Currently we are using the Temporal DotNet SDK for all the temporal communication but now we are exploring the Nexus service, so we are pretty much new here and under impression that we can replace our SDK implementation with the Nexus service we could be entirely wrong just got confused with the documents so thought to confirm it.

So first question is can we start/update workflow using the HTTP REST calls, we started working with the nexus service and created endpoint which is working fine when using Nexus client within another workflow but is there any way to execute workflow using the HTTP call or is there any way I can inject the Nexus client similar way we inject ITemporalClient.

So far we managed to get the Nexus endpoint details using below REST call and nothing more than that, we found couple more endpoint suggestion but all those are returning either 404 or "message": "invalid request method: expected GET, got \"POST\"". If you can help me to understand Nexus service because at this point we come to the conclusion we can’t use Nexus for HTTP operations it only allows or expose nexus client in the Workflow definition only. If it does support this please redirect me to the document and I will take a look.

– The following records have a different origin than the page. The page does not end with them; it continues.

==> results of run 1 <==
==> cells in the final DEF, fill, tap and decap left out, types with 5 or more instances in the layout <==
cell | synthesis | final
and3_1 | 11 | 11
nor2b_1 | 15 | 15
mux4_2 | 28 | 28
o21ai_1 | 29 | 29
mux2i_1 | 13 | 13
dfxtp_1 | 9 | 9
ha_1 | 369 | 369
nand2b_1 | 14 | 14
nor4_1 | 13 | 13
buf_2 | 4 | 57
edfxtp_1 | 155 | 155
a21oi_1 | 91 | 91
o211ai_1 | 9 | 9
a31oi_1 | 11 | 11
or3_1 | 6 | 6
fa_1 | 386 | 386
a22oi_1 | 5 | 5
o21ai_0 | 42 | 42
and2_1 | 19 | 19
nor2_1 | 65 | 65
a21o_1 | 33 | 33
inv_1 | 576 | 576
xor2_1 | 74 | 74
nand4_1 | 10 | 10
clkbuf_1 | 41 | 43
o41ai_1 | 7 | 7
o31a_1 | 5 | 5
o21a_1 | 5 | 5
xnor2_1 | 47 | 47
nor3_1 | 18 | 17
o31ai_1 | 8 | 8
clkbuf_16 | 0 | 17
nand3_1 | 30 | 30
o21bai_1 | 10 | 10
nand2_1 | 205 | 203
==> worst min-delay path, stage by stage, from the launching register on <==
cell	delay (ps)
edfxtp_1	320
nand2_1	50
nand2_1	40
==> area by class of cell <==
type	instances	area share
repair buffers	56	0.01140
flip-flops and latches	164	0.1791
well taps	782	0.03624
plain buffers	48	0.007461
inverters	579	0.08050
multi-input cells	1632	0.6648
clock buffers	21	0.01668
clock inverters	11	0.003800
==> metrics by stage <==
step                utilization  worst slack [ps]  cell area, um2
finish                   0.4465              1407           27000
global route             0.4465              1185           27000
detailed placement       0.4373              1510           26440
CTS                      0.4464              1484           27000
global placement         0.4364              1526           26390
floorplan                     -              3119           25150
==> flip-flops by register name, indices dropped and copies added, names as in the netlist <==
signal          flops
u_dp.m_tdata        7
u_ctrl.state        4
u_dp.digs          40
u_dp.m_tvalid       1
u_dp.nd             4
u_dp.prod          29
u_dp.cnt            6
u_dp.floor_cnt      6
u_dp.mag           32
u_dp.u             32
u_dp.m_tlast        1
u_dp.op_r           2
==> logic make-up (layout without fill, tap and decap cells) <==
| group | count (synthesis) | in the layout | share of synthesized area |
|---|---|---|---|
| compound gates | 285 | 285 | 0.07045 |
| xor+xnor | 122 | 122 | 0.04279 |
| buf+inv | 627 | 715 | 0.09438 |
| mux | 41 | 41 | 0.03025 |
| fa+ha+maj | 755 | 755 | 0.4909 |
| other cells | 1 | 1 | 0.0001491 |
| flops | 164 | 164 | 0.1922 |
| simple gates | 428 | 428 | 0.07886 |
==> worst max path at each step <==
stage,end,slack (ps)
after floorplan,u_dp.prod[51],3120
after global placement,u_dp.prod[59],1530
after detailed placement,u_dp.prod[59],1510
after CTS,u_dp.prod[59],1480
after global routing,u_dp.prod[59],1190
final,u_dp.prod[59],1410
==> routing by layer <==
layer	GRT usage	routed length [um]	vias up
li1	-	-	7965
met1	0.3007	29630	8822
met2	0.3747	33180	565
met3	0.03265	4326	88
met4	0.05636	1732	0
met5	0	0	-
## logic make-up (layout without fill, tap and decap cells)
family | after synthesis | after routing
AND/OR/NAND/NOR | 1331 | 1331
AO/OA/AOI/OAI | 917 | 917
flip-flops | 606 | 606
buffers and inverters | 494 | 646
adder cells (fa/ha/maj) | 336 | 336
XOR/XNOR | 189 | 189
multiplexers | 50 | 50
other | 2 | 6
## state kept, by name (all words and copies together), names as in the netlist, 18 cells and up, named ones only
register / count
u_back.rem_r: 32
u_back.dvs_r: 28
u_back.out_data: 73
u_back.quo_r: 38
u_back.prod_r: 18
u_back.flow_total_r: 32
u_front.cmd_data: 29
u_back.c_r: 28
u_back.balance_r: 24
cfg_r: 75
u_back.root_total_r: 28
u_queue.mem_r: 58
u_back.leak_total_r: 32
$ cat src/design/ads_pkg.sv
`timescale 1ns / 1ps
`default_nettype none
// ----------------------------------------------------------------------------
// ads_pkg: shared types and constants for adaptive differential steering
// Control word format, microprogram ROM, register indexes and fixed-point
// constants.
// ----------------------------------------------------------------------------
package ads_pkg;

  // register file
  localparam int CFG_IDX_W = 3;
  localparam int CFG_DATA_W = 16;
  localparam int IMG_W = 12;

  typedef enum logic [CFG_IDX_W-1:0] {
    REG_SCORE_THR = 3'd0,
    REG_IMG_WIDTH = 3'd1,
    REG_FRAC_MIN  = 3'd2,
    REG_FRAC_MAX  = 3'd3,
    REG_SPD_NEAR  = 3'd4,
    REG_SPD_FAR   = 3'd5,
    REG_GAIN_NEAR = 3'd6,
    REG_GAIN_FAR  = 3'd7
  } reg_idx_t;

  // divider
  localparam int DIV_W = 32;
  localparam int DVS_W = 16;
  localparam int DIV_STEPS = DIV_W / 2;

  // fixed point
  localparam logic [15:0] Q15_ONE   = 16'd32768;
  localparam logic [12:0] BETA_NEAR = 13'd4915;
  localparam logic [14:0] DECAY_Q15 = 15'd27853;
  localparam logic [6:0]  POWER_MAX = 7'd100;
  localparam int FILT_W  = 24;
  localparam int ALPHA_W = 16;
  localparam int BETA_W  = 15;
  localparam int VB_W    = 22;
  localparam int GAIN_W  = 23;
  localparam int PROD_W  = 40;
  localparam int EMA_W   = 41;

  // microprogram
  localparam int STEP_W = 5;
  typedef logic [STEP_W-1:0] step_t;

  typedef enum logic [4:0] {
    OP_NOP     = 5'd0,
    OP_FRAC    = 5'd1,
    OP_ALPHA   = 5'd2,
    OP_ALPHA_Q = 5'd3,
    OP_EX      = 5'd4,
    OP_VB      = 5'd5,
    OP_GAIN    = 5'd6,
    OP_BETA    = 5'd7,
    OP_STEER   = 5'd8,
    OP_SIDE_L  = 5'd9,
    OP_SIDE_R  = 5'd10,
    OP_EMA_L1  = 5'd11,
    OP_EMA_L2  = 5'd12,
    OP_EMA_R1  = 5'd13,
    OP_EMA_R2  = 5'd14,
    OP_DECAY_L = 5'd15,
    OP_DECAY_R = 5'd16,
    OP_OUT     = 5'd17
  } op_t;

  typedef enum logic [2:0] {
    COND_NONE     = 3'd0,
    COND_ALWAYS   = 3'd1,
    COND_REJECT   = 3'd2,
    COND_DIV_BUSY = 3'd3,
    COND_NO_DIV   = 3'd4,
    COND_OUT_HELD = 3'd5
  } cond_t;

  typedef struct packed {
    op_t   op;
    cond_t cond;
    step_t target;
    logic  last;
  } ucw_t;

  localparam step_t ST_CHECK      = 5'd0;
  localparam step_t ST_FRAC       = 5'd1;
  localparam step_t ST_FRAC_WAIT  = 5'd2;
  localparam step_t ST_ALPHA      = 5'd3;
  localparam step_t ST_ALPHA_WAIT = 5'd4;
  localparam step_t ST_ALPHA_Q    = 5'd5;
  localparam step_t ST_EX         = 5'd6;
  localparam step_t ST_VB         = 5'd7;
  localparam step_t ST_GAIN       = 5'd8;
  localparam step_t ST_BETA       = 5'd9;
  localparam step_t ST_EX_WAIT    = 5'd10;
  localparam step_t ST_STEER      = 5'd11;
  localparam step_t ST_SIDE_L     = 5'd12;
  localparam step_t ST_SIDE_R     = 5'd13;
  localparam step_t ST_EMA_L1     = 5'd14;
  localparam step_t ST_EMA_L2     = 5'd15;
  localparam step_t ST_EMA_R1     = 5'd16;
  localparam step_t ST_EMA_R2     = 5'd17;
  localparam step_t ST_DECAY_L    = 5'd18;
  localparam step_t ST_DECAY_R    = 5'd19;
  localparam step_t ST_OUT        = 5'd20;

  function automatic ucw_t uw(input op_t op, input cond_t cond, input step_t target,
                              input logic last);
    ucw_t w;
    w.op = op;
    w.cond = cond;
    w.target = target;
    w.last = last;
    return w;
  endfunction

  function automatic ucw_t ucode(input step_t s);
    ucw_t w;
    unique case (s)
      ST_CHECK:      w = uw(OP_NOP,     COND_REJECT,   ST_DECAY_L,    1'b0);
      ST_FRAC:       w = uw(OP_FRAC,    COND_NONE,     ST_CHECK,      1'b0);
      ST_FRAC_WAIT:  w = uw(OP_NOP,     COND_DIV_BUSY, ST_FRAC_WAIT,  1'b0);
      ST_ALPHA:      w = uw(OP_ALPHA,   COND_NO_DIV,   ST_EX,         1'b0);
      ST_ALPHA_WAIT: w = uw(OP_NOP,     COND_DIV_BUSY, ST_ALPHA_WAIT, 1'b0);
      ST_ALPHA_Q:    w = uw(OP_ALPHA_Q, COND_NONE,     ST_CHECK,      1'b0);
      ST_EX:         w = uw(OP_EX,      COND_NONE,     ST_CHECK,      1'b0);
      ST_VB:         w = uw(OP_VB,      COND_NONE,     ST_CHECK,      1'b0);
      ST_GAIN:       w = uw(OP_GAIN,    COND_NONE,     ST_CHECK,      1'b0);
      ST_BETA:       w = uw(OP_BETA,    COND_NONE,     ST_CHECK,      1'b0);
      ST_EX_WAIT:    w = uw(OP_NOP,     COND_DIV_BUSY, ST_EX_WAIT,    1'b0);
      ST_STEER:      w = uw(OP_STEER,   COND_NONE,     ST_CHECK,      1'b0);
      ST_SIDE_L:     w = uw(OP_SIDE_L,  COND_NONE,     ST_CHECK,      1'b0);
      ST_SIDE_R:     w = uw(OP_SIDE_R,  COND_NONE,     ST_CHECK,      1'b0);
      ST_EMA_L1:     w = uw(OP_EMA_L1,  COND_NONE,     ST_CHECK,      1'b0);
      ST_EMA_L2:     w = uw(OP_EMA_L2,  COND_NONE,     ST_CHECK,      1'b0);
      ST_EMA_R1:     w = uw(OP_EMA_R1,  COND_NONE,     ST_CHECK,      1'b0);
      ST_EMA_R2:     w = uw(OP_EMA_R2,  COND_ALWAYS,   ST_OUT,        1'b0);
      ST_DECAY_L:    w = uw(OP_DECAY_L, COND_NONE,     ST_CHECK,      1'b0);
      ST_DECAY_R:    w = uw(OP_DECAY_R, COND_NONE,     ST_CHECK,      1'b0);
      ST_OUT:        w = uw(OP_OUT,     COND_OUT_HELD, ST_OUT,        1'b1);
      default:       w = uw(OP_NOP,     COND_NONE,     ST_CHECK,      1'b1);
    endcase
    return w;
  endfunction

  // filter Q8.16 -> power, rounded half up, capped
  function automatic logic [6:0] filt_out(input logic [FILT_W-1:0] f);
    logic [FILT_W:0] t;
    logic [8:0] r;
    t = (FILT_W + 1)'(f) + (FILT_W + 1)'(32768);
    r = t[FILT_W:16];
    if (r > 9'(POWER_MAX)) begin
      return POWER_MAX;
    end
    return r[6:0];
  endfunction

endpackage
`default_nettype wire

$ cat src/design/ads_div.sv
`timescale 1ns / 1ps
`default_nettype none
// ----------------------------------------------------------------------------
// ads_div: radix-4 restoring divider
// Unsigned 32 / 16 bit division, two quotient bits per cycle.
// ----------------------------------------------------------------------------
module ads_div (
  input  wire logic                      clk,
  input  wire logic                      rst_n,
  input  wire logic                      start,
  input  wire logic [ads_pkg::DIV_W-1:0] dividend,
  input  wire logic [ads_pkg::DVS_W-1:0] divisor,
  output logic                           busy,
  output logic [ads_pkg::DIV_W-1:0]      quotient
);
  import ads_pkg::*;

  localparam int CNT_W = $clog2(DIV_STEPS);

  logic             busy_r;
  logic [CNT_W-1:0] cnt_r;
  logic [DIV_W-1:0] dvd_r;
  logic [DVS_W-1:0] dvs_r;
  logic [DVS_W-1:0] rem_r;

  logic [DVS_W:0]   t1, t2;
  logic [DVS_W-1:0] r1, r2;
  logic             b1, b2;

  always_comb begin
    t1 = {rem_r, dvd_r[DIV_W-1]};
    if (t1 >= {1'b0, dvs_r}) begin
      r1 = DVS_W'(t1 - {1'b0, dvs_r});
      b1 = 1'b1;
    end else begin
      r1 = t1[DVS_W-1:0];
      b1 = 1'b0;
    end
    t2 = {r1, dvd_r[DIV_W-2]};
    if (t2 >= {1'b0, dvs_r}) begin
      r2 = DVS_W'(t2 - {1'b0, dvs_r});
      b2 = 1'b1;
    end else begin
      r2 = t2[DVS_W-1:0];
      b2 = 1'b0;
    end
  end

  always_ff @(posedge clk) begin
    if (!rst_n) begin
      busy_r <= 1'b0;
      cnt_r  <= '0;
    end else if (start) begin
      busy_r <= 1'b1;
      cnt_r  <= '0;
    end else if (busy_r) begin
      cnt_r <= cnt_r + CNT_W'(1);
      if (cnt_r == CNT_W'(DIV_STEPS - 1)) begin
        busy_r <= 1'b0;
      end
    end
  end

  // quotient bits shift in behind the dividend
  always_ff @(posedge clk) begin
    if (start) begin
      dvd_r <= dividend;
      dvs_r <= divisor;
      rem_r <= '0;
    end else if (busy_r) begin
      dvd_r <= {dvd_r[DIV_W-3:0], b1, b2};
      rem_r <= r2;
    end
  end

  assign busy     = busy_r;
  assign quotient = dvd_r;

endmodule
`default_nettype wire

Working Nexus GET endpoint, which is returns endpoint details - /api/v1/nexus/endpoints/{EndpointIdHere}

Not working Nexus POST endpoint, it always return invalid request - nexus/endpoints/{NexusEndpointId}/services/{ServiceName}/operations/{OperationName}

Thank you in advance!

Anyone from Temporal team can help on this, it would be great to speed up our nexus implementation, if it’s not what we are thinking or expecting then we can de-prioritize it for next phase.

@Chad_Retz Sorry tagging you here, but not sure if you can help me or not.

Hi @maheshmore,

The self-hosted version of Temporal supports this HTTP API as specified here: api/SPEC.md at 494165f890be9418c67dfce9c138694fe5c27855 · nexus-rpc/api · GitHub.

That being said, we currently consider these endpoints to be experimental and are meant to be used for server→server communication. These endpoints are not exposed in Temporal Cloud either so I wouldn’t count on using them for production use cases.

We have plans for building an HTTP connector for Nexus that integrates better with the Temporal auth model but that’s probably a few months away still.